We need Twain’s humor today, another age of fantastic beliefs. Take your pick: white supremacy, satanic pedophiles, Jewish cabals, vaccine microchips, covid hoaxing, and, oh yes, stolen elections.
Believers have to believe. They must. Facts would make them unimportant, rob them of arcane, conspiratorial truth. Facts must be ignored, must go unwitnessed. Blind belief, gorged on Big Lies, led thousands of gullible thugs to storm the Capitol. After all, they had seen the cave.

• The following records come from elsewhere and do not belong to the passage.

==> inputs of trial 21 <==
==> flow/design.v <==
`timescale 1ns/1ps
module fir(
	input			clk_100k,
	input			rst_n,
	input 	signed [8:0]	samp_in,
	output 	signed [8:0]	fir_out	
);
wire	signed [15:0]	b[0:20];
reg	signed [8:0]	samp[0:20]; 
wire signed [24:0]	mult[0:20];
wire signed [33:0]	sum;
assign b[0] = 16'h0312;
assign b[1] = 16'h03F8;
assign b[2] = 16'h0694;
assign b[3] = 16'h0AAD;
assign b[4] = 16'h0FE6;
assign b[5] = 16'h15BC;
assign b[6] = 16'h1B9F;
assign b[7] = 16'h20F9;
assign b[8] = 16'h2539;
assign b[9] = 16'h27F6;
assign b[10] = 16'h28E9;
assign b[11] = 16'h27F6;
assign b[12] = 16'h2539;
assign b[13] = 16'h20F9;
assign b[14] = 16'h1B9F;
assign b[15] = 16'h15BC;
assign b[16] = 16'h0FE6;
assign b[17] = 16'h0AAD;
assign b[18] = 16'h0694;
assign b[19] = 16'h03F8;
assign b[20] = 16'h0312;
integer i;
always @(posedge clk_100k or negedge rst_n) begin
	if(!rst_n) begin
		for(i=20;i>=0;i=i-1)begin
			samp[i] <= 0;
		end
	end
	else begin  
		for(i=20;i>0;i=i-1)begin
			samp[i] <= samp[i-1];
		end
		samp[0] <= samp_in;
	end
end
genvar j;
for(j=0;j<=20;j=j+1)begin
	assign mult[j] = $signed(samp[j])*$signed(b[j]);
end
assign sum = mult[0]+mult[1]+mult[2]+mult[3]+mult[4]+mult[5]+mult[6]+mult[7]+mult[8]+mult[9]+mult[10]+mult[11]+mult[12]+mult[13]+mult[14]+mult[15]+mult[16]+mult[17]+mult[18]+mult[19]+mult[20];
assign fir_out = sum[24:16];
endmodule
==> flow/run.sh <==
#!/bin/bash
# the make line also repeats each setting of config.mk as NAME=value (left out here)
make -C /OpenROAD-flow-scripts/flow DESIGN_CONFIG=/design/flow/config.mk WORK_HOME=/design/flow/orfs CLKGATE_MAP_FILE= finish
==> flow/config.mk <==
export PLATFORM = sky130hd
export DESIGN_NAME = fir
export DESIGN_NICKNAME = fir
export VERILOG_FILES = /design/flow/design.v
export SDC_FILE = /design/flow/constraint.sdc
export NUM_CORES = 4
export LEC_CHECK = 0
export ABC_AREA = 1
export CAP_MARGIN = 20
export CELL_PAD_IN_SITES_GLOBAL_PLACEMENT = 0
export CORE_ASPECT_RATIO = 1.47
export CORE_MARGIN = 2
export CORE_UTILIZATION = 70
export CTS_CLUSTER_SIZE = 43
export GPL_ROUTABILITY_DRIVEN = 1
export MIN_ROUTING_LAYER = met1
export PLACE_DENSITY_LB_ADDON = 0.21
export SETUP_SLACK_MARGIN = 3.86
export SLEW_MARGIN = 20
==> flow/constraint.sdc <==
create_clock -name core_clock -period 15.5 [get_ports {clk_100k}]
set_input_delay 3.1000 -clock core_clock [delete_from_list [all_inputs] [get_ports {clk_100k}]]
set_output_delay 3.1000 -clock core_clock [all_outputs]
set_load 0.01 [all_outputs]
==> inputs of build 36, as changes to trial 21 <==
Settings changed: CELL_PAD_IN_SITES_GLOBAL_PLACEMENT 0 to default, CORE_ASPECT_RATIO 1.47 to default, CORE_UTILIZATION 70 to 72, CTS_CLUSTER_SIZE 43 to default, GPL_ROUTABILITY_DRIVEN 1 to default, MAX_ROUTING_LAYER from default to met4, MIN_ROUTING_LAYER met1 to default, PLACE_DENSITY_LB_ADDON 0.21 to 0.01, SETUP_SLACK_MARGIN 3.86 to 1.16.
==> flow/constraint.sdc (replaced) <==
create_clock -name core_clock -period 4.5 [get_ports {clk_100k}]
set_input_delay 0.9000 -clock core_clock [delete_from_list [all_inputs] [get_ports {clk_100k}]]
set_output_delay 0.9000 -clock core_clock [all_outputs]
set_load 0.01 [all_outputs]
==> results <==
metric	trial 21	build 36
Share of cell area taken by multi-input logic gates	0.759	0.680
Clkbuf count	19	17
Largest stage delay, worst path	0.66 ns	0.77 ns
Setup ws final	0.528 ns	-9.18 ns
Post-detail-place hpwl	134000 um	155000 um
Full die area	80300 um2	78000 um2
Vias in the first global route	41200	50100
Final tally of setup violations	0	9
Seq. cell area	4790 um2	4740 um2
Largest net degree at the start of global routing	73	88
CP Capture Point	fir_out[3]	fir_out[8]
Fillcell total	5353	3423
Worst R2R Path Depth	0	1
Run status	complete, no violations	complete, but fails checks
Violated checks	-	setup timing
GRT Util Overall	0.405	0.544
Post-layout period usage of the worst path	0.966	3.04
Fraction of area in non-clock buffers	0.0184	0.118
Total wirelength of the detailed-routed design	153000 um	207000 um
Horizontal die dimension	234 um	279 um
Average wire per cell in the routed design	23.3 um	27.8 um
Vias per cell	5.61	6.17

* * *

==> job 7830: inputs <==
// fir: RTL as listed in full above, without the edits since
make LEC_CHECK=0 CAP_MARGIN=20 CORE_MARGIN=2 CORE_UTILIZATION=43 SLEW_MARGIN=20 finish   # period 15.8 ns
run.sh (not shown) runs the stock make flow with config.mk's settings and CLKGATE_MAP_FILE=.
==> job 7624: changes against job 7830 <==
- CAP_MARGIN: 20 -> 15
- CORE_UTILIZATION: 43 -> 72
- SETUP_SLACK_MARGIN: not set -> -0.89
==> flow/constraint.sdc (replaced) <==
create_clock -name core_clock -period 13.4 [get_ports {clk_100k}]
set_input_delay 2.6800 -clock core_clock [delete_from_list [all_inputs] [get_ports {clk_100k}]]
set_output_delay 2.6800 -clock core_clock [all_outputs]
set_load 0.01 [all_outputs]
==> job 4840: changes against job 7830 <==
- ABC_AREA: not set -> 1
- CAP_MARGIN: 20 -> 40
- CORE_ASPECT_RATIO: not set -> 1.16
- CORE_UTILIZATION: 43 -> 72
- CTS_CLUSTER_DIAMETER: not set -> 178
- CTS_CLUSTER_SIZE: not set -> 98
- SETUP_SLACK_MARGIN: not set -> 2.65
- TNS_END_PERCENT: not set -> 5
==> flow/constraint.sdc (replaced) <==
create_clock -name core_clock -period 9.16 [get_ports {clk_100k}]
set_input_delay 1.8320 -clock core_clock [delete_from_list [all_inputs] [get_ports {clk_100k}]]
set_output_delay 1.8320 -clock core_clock [all_outputs]
set_load 0.01 [all_outputs]
==> job 4297: changes against job 7830 <==
- ABC_AREA: not set -> 1
- CORE_UTILIZATION: 43 -> 72
- CTS_CLUSTER_DIAMETER: not set -> 93
- CTS_CLUSTER_SIZE: not set -> 75
- MAX_ROUTING_LAYER: not set -> met4
- PLACE_DENSITY_LB_ADDON: not set -> 0.01
- SETUP_SLACK_MARGIN: not set -> 0.61
==> flow/constraint.sdc (replaced) <==
create_clock -name core_clock -period 4.5 [get_ports {clk_100k}]
set_input_delay 0.9000 -clock core_clock [delete_from_list [all_inputs] [get_ports {clk_100k}]]
set_output_delay 0.9000 -clock core_clock [all_outputs]
set_load 0.01 [all_outputs]
==> impl_metrics.toml <==
# flow metrics
[timing]
fin_ws_ns = -4.72
setup_viol = 9
skew_ns = 0.0270

[status]
status = "failed layout checks"
failed_checks = "negative setup slack"

[yosys]
simple_gate_share = 0.0476

[layout]
combGateArea_mm2 = 0.0448

[drt]
drtIter0Drc = 3421

[global_route]
track_usage = 0.466

[floorplan]
die_w_um = 260
[end of results for job 4840]
==> impl_metrics.toml <==
# flow metrics
[status]
status = "failed layout checks"
failed_checks = "negative setup slack"

[cts]
clock_latency_ns = 0.53

[timing]
min_period_over_period = 1.13
setup_viol = 9
skew_ns = 0.0226
drv_slew = 0
fin_ws_ns = -1.69

[floorplan]
die_w_um = 277

[global_route]
track_usage = 0.428

[drt]
drtIter0Drc = 2941

[layout]
comb_cells = 3204
combGateArea_mm2 = 0.0439
buffers = 747

[worst_setup_path]
critPathBufInv = 9
crit_path_top_delay_cell = "fa_2"

[yosys]
synthAdderAreaFrac = 0.688
simple_gate_share = 0.0297
[end of results for job 7624]
==> impl_metrics.toml <==
# flow metrics
[yosys]
simple_gate_share = 0.0476

[status]
status = "failed layout checks"
failed_checks = "negative setup slack"

[global_route]
grt_max_degree = 88

[drt]
drtIter0Drc = 6147

[timing]
setup_viol = 9
skew_ns = 0.0204
fin_ws_ns = -9.18

[placement]
dp_slack_ns = -8.35

[layout]
combGateArea_mm2 = 0.0446

[floorplan]
initial_utilization = 0.731
die_w_um = 279
[end of results for job 4297]
==> impl_metrics.toml <==
# flow metrics
[cts]
cts_max_path_buffers = 2
post-cts-setup-buffers = 7

[drt]
drtIter0Drc = 1636

[status]
status = "no timing/DRC/antenna violations"

[floorplan]
fp-row-count = 129
die_w_um = 357
dieHeight_um = 357

[layout]
combGateArea_mm2 = 0.0436
comb_cells = 3204

[yosys]
simple_gate_share = 0.0297
syn_nets = 7272

[timing]
skew_ns = 0.0167
setup_viol = 0
rsz0062_at_grt = "true"
fin_ws_ns = 0.270

[global_route]
track_usage = 0.228
[end of results for job 7830]

* * *

==> run a <==
RTL: the design.v shown in full above, as it stands there.
Settings: LEC_CHECK=0, ABC_AREA=1, CAP_MARGIN=20, CELL_PAD_IN_SITES_GLOBAL_PLACEMENT=1, CORE_ASPECT_RATIO=0.84, CORE_MARGIN=2, CORE_UTILIZATION=72, CTS_CLUSTER_DIAMETER=217, CTS_CLUSTER_SIZE=74, GPL_ROUTABILITY_DRIVEN=1, MAX_ROUTING_LAYER=met4, MIN_ROUTING_LAYER=met1, PLACE_DENSITY_LB_ADDON=0.21, SLEW_MARGIN=0; clock period 9.44 ns.
==> run b (differences from run a) <==
==> flow/config.mk (replaced) <==
export PLATFORM = sky130hd
export DESIGN_NAME = fir
export DESIGN_NICKNAME = fir
export VERILOG_FILES = /design/flow/design.v
export SDC_FILE = /design/flow/constraint.sdc
export NUM_CORES = 4
export LEC_CHECK = 0
export CAP_MARGIN = 20
export CORE_MARGIN = 2
export CORE_UTILIZATION = 40
export SLEW_MARGIN = 20
==> flow/constraint.sdc (replaced) <==
create_clock -name core_clock -period 16.0 [get_ports {clk_100k}]
set_input_delay 3.2000 -clock core_clock [delete_from_list [all_inputs] [get_ports {clk_100k}]]
set_output_delay 3.2000 -clock core_clock [all_outputs]
set_load 0.01 [all_outputs]
==> results <==
metric                                                                   run a         run b
Violation tally from detailed-route iteration zero                        4988          1718
Detailed placement HPWL                                              144200 um     124700 um
Mapped Nets                                                               7683          7272
Number of warnings the tools reported                                      135           134
Area share of and-or/or-and cells after synthesis                       3.760%        4.820%
Simple logic cell fraction of the synthesized area                      4.764%        2.965%
Non-Clock Buffer Count                                                    1023           108
Sequential-to-total area share from yosys stat                          8.667%        8.819%
Routed length per placed instance                                     25.38 um      20.02 um
Routability cong.                                                        1.075        0.9308
Vias                                                                     44780         33050
Count of cells along the worst register-to-register path                     1             0
Initial antenna violation count                                             18             6
WL met1                                                               62360 um      62010 um
First-pass iteration count of the detailed router                           10             5
Grt met2 use                                                            72.27%        35.48%
Outcome                                                        failed layout checks  no timing/DRC/antenna violations
Reasons for failing layout checks                         negative setup slack             -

Do you believe in poetry? Do you believe poetry has a place in an America torn by social, economic, racial and viral chaos? Can poetry still speak to us? I believe it does! Poetry’s place is not to argue; faith cannot be changed by argument or logic. Poetry’s place is to warn, to hope, to hold a light in the darkness.
William Butler Yeats, the Irish poet and Nobel Laureate was no stranger to political strife. He lived through the Irish revolution and served in the new nation’s senate. Here he warns of troubled times:
Things fall apart; the centre cannot hold;
Mere anarchy is loosed upon the world,
The blood-dimmed tide is loosed, and everywhere
The ceremony of innocence is drowned;
the best lack all conviction, while the worst
Are full of passionate intensity.
Walt Whitman, whose message was (mostly) light and love, wrote of our high, human calling:
Here is a man tallied – he realizes here what he has in him,
The past, the future, majesty, love –
If they are vacant of you, you are vacant of them.

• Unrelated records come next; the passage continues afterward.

===== flow/run.sh =====
#!/bin/bash
# the make line also repeats each setting of config.mk as NAME=value (left out here)
make -C /OpenROAD-flow-scripts/flow DESIGN_CONFIG=/design/flow/config.mk WORK_HOME=/design/flow/orfs CLKGATE_MAP_FILE= finish

===== flow/config.mk =====
export PLATFORM = sky130hd
export DESIGN_NAME = dual_port_ram
export DESIGN_NICKNAME = dual_port_ram
export VERILOG_FILES = /design/flow/design.v
export SDC_FILE = /design/flow/constraint.sdc
export NUM_CORES = 4
export LEC_CHECK = 0
export ABC_AREA = 1
export CAP_MARGIN = 30
export CELL_PAD_IN_SITES_GLOBAL_PLACEMENT = 1
export CORE_MARGIN = 2
export CORE_UTILIZATION = 30
export GPL_ROUTABILITY_DRIVEN = 1
export GPL_TIMING_DRIVEN = 0
export HOLD_SLACK_MARGIN = -0.04
export PLACE_DENSITY_LB_ADDON = 0.07
export SLEW_MARGIN = 20

===== flow/constraint.sdc =====
create_clock -name core_clock -period 4.57 [get_ports {clk}]
set_input_delay 0.9140 -clock core_clock [delete_from_list [all_inputs] [get_ports {clk}]]
set_output_delay 0.9140 -clock core_clock [all_outputs]
set_load 0.01 [all_outputs]

===== flow/design.v =====
module dual_port_ram #(
  parameter DATA_WIDTH = 8,
  parameter ADDR_WIDTH = 6
)(
  input logic clk,
  input logic rst,
  input logic [DATA_WIDTH-1 : 0] data1,
  input logic [ADDR_WIDTH-1 : 0] addr1,
  input logic enable1,
  input logic [DATA_WIDTH-1 : 0] data2,
  input logic [ADDR_WIDTH-1 : 0] addr2,
  input logic enable2,
  output logic [DATA_WIDTH-1 : 0] q1,
  output logic [DATA_WIDTH-1 : 0] q2
);
  logic [DATA_WIDTH-1 : 0] ram[0 : 2**(ADDR_WIDTH)-1];
  always@(posedge clk) begin
    if(rst) begin
      q1 <= 0;
      q2 <= 0;
    end else begin
      if (enable1) begin
        ram[addr1] <= data1;
      end else begin
        q1 <= ram[addr1];
      end 
      if (enable2) begin
        ram[addr2] <= data2;
      end else begin
        q2 <= ram[addr2];
      end 
    end 
  end
endmodule

==> qor.txt, run 1 <==
Worst slew margin - 0.2074
area delta synth->final - 18.07%
Overall Global Routing Usage - 0.3730
DRC - 0
Bufs and invs on worst path - 4
total of max-cap violations - 0
fin. max-slew vios - 0
CP Max Fanout - 10
CP Class - in -> reg
Mapped Area - 33,810 µm²
Slew @ Worst Pin - 1.188 ns
Area leader share - 0.4547
Pleak - 18.68 nW
GPL Wtd Cong - 1.012
Num CTS Buffers - 70
layout violations - negative setup slack
FP Util - 0.3014
crit path cell chain - clkdlybuf4s50_1 > clkbuf_1 > buf_1 > nand4_1 > buf_8 > o21ai_1
Largest logic family - simple AND/OR/NAND/NOR gates
unrepaired setup endpoints after global routing - no
final period demand of the worst path - 4.625 ns
switching power share of the total - 0.3079
die boundary width - 339.7 µm
area fraction in and, or, nand and nor cells after synthesis - 0.3720
crit share post-route - 1.012
Critical R2R Launch - ram[47][6]
Final TNS setup - -0.7692 ns
die area - 115,400 µm²
Late-Pin Clk Latency - 0.67 ns
outcome - complete, but fails checks
Sw Pwr - 4.153 mW
yosys cell count - 4,991
Routed Antenna Nets - 0
Seq share, synth - 0.4641
CP endpoint - ram[46][1]
reg2reg end - q2[6]
Clock power frac - 0.439
P_seq - 5.39 mW
Clock transition at path regs - 0.06 ns
Clk power - 5.92 mW
worst min path class - reg -> reg
cell type with the largest total area - edfxtp_1
GRT overflow - 0
setup violators final - 21
vias in the first global route - 34.31k
Worst Hold End - q1[7]
Setup crit end kind - register
Adder Share, Synth - 0
I/O Pins - 48
DRT iter0 DRCs - 5,704
final core area utilization - 0.3559
reg2reg setup slack - 2.30 ns
top cells by area - edfxtp_1 (45%), nand2_1 (33%), o21ai_0 (9.6%), clkbuf_1 (2.8%), inv_1 (1.6%)
Rows - 123
first-pass iteration count of the detailed router - 10
CTS sink cnt - 528
Comb pwr share - 0.161
Crit path required time - 4.86 ns
Max Root-Sink Buffers - 3
WL/cell - 32.44 µm
clock skew - 0.02069 ns
XOR/XNOR Fraction of Synth Area - 0
Yosys chip area - 33,810 µm²
ys async rst share - 0
Synth top cell by count - nand2_1
Yosys reg bits - 528
worst hold stages - 4
Worst R2R Path Depth - 9
WP data arrival - 4.91 ns
Root Buffer - clkbuf_16
Power Density - 337.8 nW/µm²
Compound Share, Synth - 0.1023
slack of the critical path - -0.05463 ns
IO Port Bufs - 34
final hold vios - 0
vias per inst - 5.553
pin count of the biggest net entering global routing - 13
Mapped Avg Cell Area - 6.775 µm²
die height - 339.7 µm
slowest CP cell - buf_1
Pint - 9.334 mW
DR vias - 37.69k
Max Fclk - 216.2 MHz
HPWL Detailed - 163.9 mm
Commonest flop - edfxtp_1
CTS H-tree lvls - 3
hold_sp - q1[7]
post-cts hold buffer count - 0
crit path launch type - primary input
Cell Type Count - 27
Layout Nets - 5,249
initial antenna violation count - 16
worst stage delay on the critical path - 0.90 ns
count of tool warnings - 26
first-pass GRT wire length - 293.7 mm
Multiplexer share - 0
syn nets - 5,023
drt total wl - 220.2 mm
Synth top cells by count - nand2_1 (2,966), o21ai_0 (648), edfxtp_1 (512), clkbuf_1 (249), inv_1 (145)
minimum hold slack - 0.5694 ns
Max VDD drop - 273.8 µV
Worst path depth - 6
yosys warns - 1
placeable core area - 112,200 µm²
CP startpoint - addr1[1]
Flop pwr share - 0.400
Comb. pwr - 2.18 mW
largest delay contributor family on the critical path - buffers and inverters
Biggest consumer - the clock network
flip-flops with a built-in enable - 512
CTS tree - done
Post-Syn Instances - 4,991
## routing by layer
metal  GRT usage  part of all wire  vias to the layer above
met5           0           0.00073                        -
met4      0.2052             0.059                       10
met3      0.1084              0.12                      567
met2      0.5446              0.42                     2503
met1      0.4942              0.40                    18170
li1            -                 -                    16450
## per-stage QoR
| stage | instance area (µm²) | power (mW) | instances | worst slack (ns) |
|---|---|---|---|---|
| 5_1_grt | 39890 | 13.74 | 6774 | 0.009579 |
| 2_1_floorplan | 33810 | 6.431 | 4991 | 1.564 |
| 3_3_place_gp | 36030 | 7.452 | 6525 | -2.164 |
| 4_1_cts | 39790 | 13.39 | 6764 | 0.03944 |
| 3_5_place_dp | 37410 | 7.543 | 6636 | -0.9486 |
| 6_report | 39920 | 13.49 | 6788 | -0.05463 |
## final cells by class
class	instances	area (µm²)
Fill cell	12240	72270
Multi-Input combinational cell	3935	16110
Sequential cell	528	15700
Tap cell	1500	1877
Clock buffer	78	1846
Timing Repair Buffer	154	1695
Buffer	372	1560
Inverter	156	585.6
Clock inverter	50	520.5
Antenna cell	15	37.54
## timing repair
action,CTS,global route
buffers inserted,0,0
cloned,0,0
hold endpoints to repair,0,0
endpoints found under the setup margin,39,42
gates resized,3,5
==> run 2: changes to the inputs <==
- ABC_AREA: 1 -> unset
- CAP_MARGIN: 30 -> 20
- CELL_PAD_IN_SITES_GLOBAL_PLACEMENT: 1 -> unset
- CORE_UTILIZATION: 30 -> 66
- GPL_ROUTABILITY_DRIVEN: 1 -> unset
- GPL_TIMING_DRIVEN: 0 -> unset
- HOLD_SLACK_MARGIN: -0.04 -> unset
- MAX_ROUTING_LAYER: unset -> met4
- PLACE_DENSITY_LB_ADDON: 0.07 -> unset
- SETUP_SLACK_MARGIN: unset -> -0.02
- clock period: 4.57 -> 7.3 ns (I/O delays scaled with it)
==> run 2 against run 1 <==
The run now finishes clean. Largest power group is now sequential cells. Sequential share of layout area up 6.8 points. Combinational power down 56%. Critical path type unchanged. Wire length down 40%. Power down 46%. First-iteration DRC count down 1.4%. Count of clock-buffer cells in the layout down 19. Clock power down 51%. Utilization up 36 points. Area after synthesis down 5.8%. Cell area down 15%. Global-route usage up 17 points.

Amiri Baraka, often compared to James Baldwin for his influence on Afro-American culture, found grace at home:
Nobody sings anymore.
And then last night, I tiptoed up
To my daughter’s room and heard her
Talking to someone, and when I opened
The door, there was no one there…
Only she on her knees, peeking into
Her own clasped hands.
Miller Williams, an Arkansan who read at Bill Clinton’s second inauguration, had this to say about American destiny:
But where are we going to be, and why, and who?
The disenfranchised dead want to know.
We mean to be the people we meant to be,
To keep on going where we meant to go.
There is much more of these poets in their many books. In the present darkness, I urge you to seek out these and other poets, to use their light. That’s poetry’s place.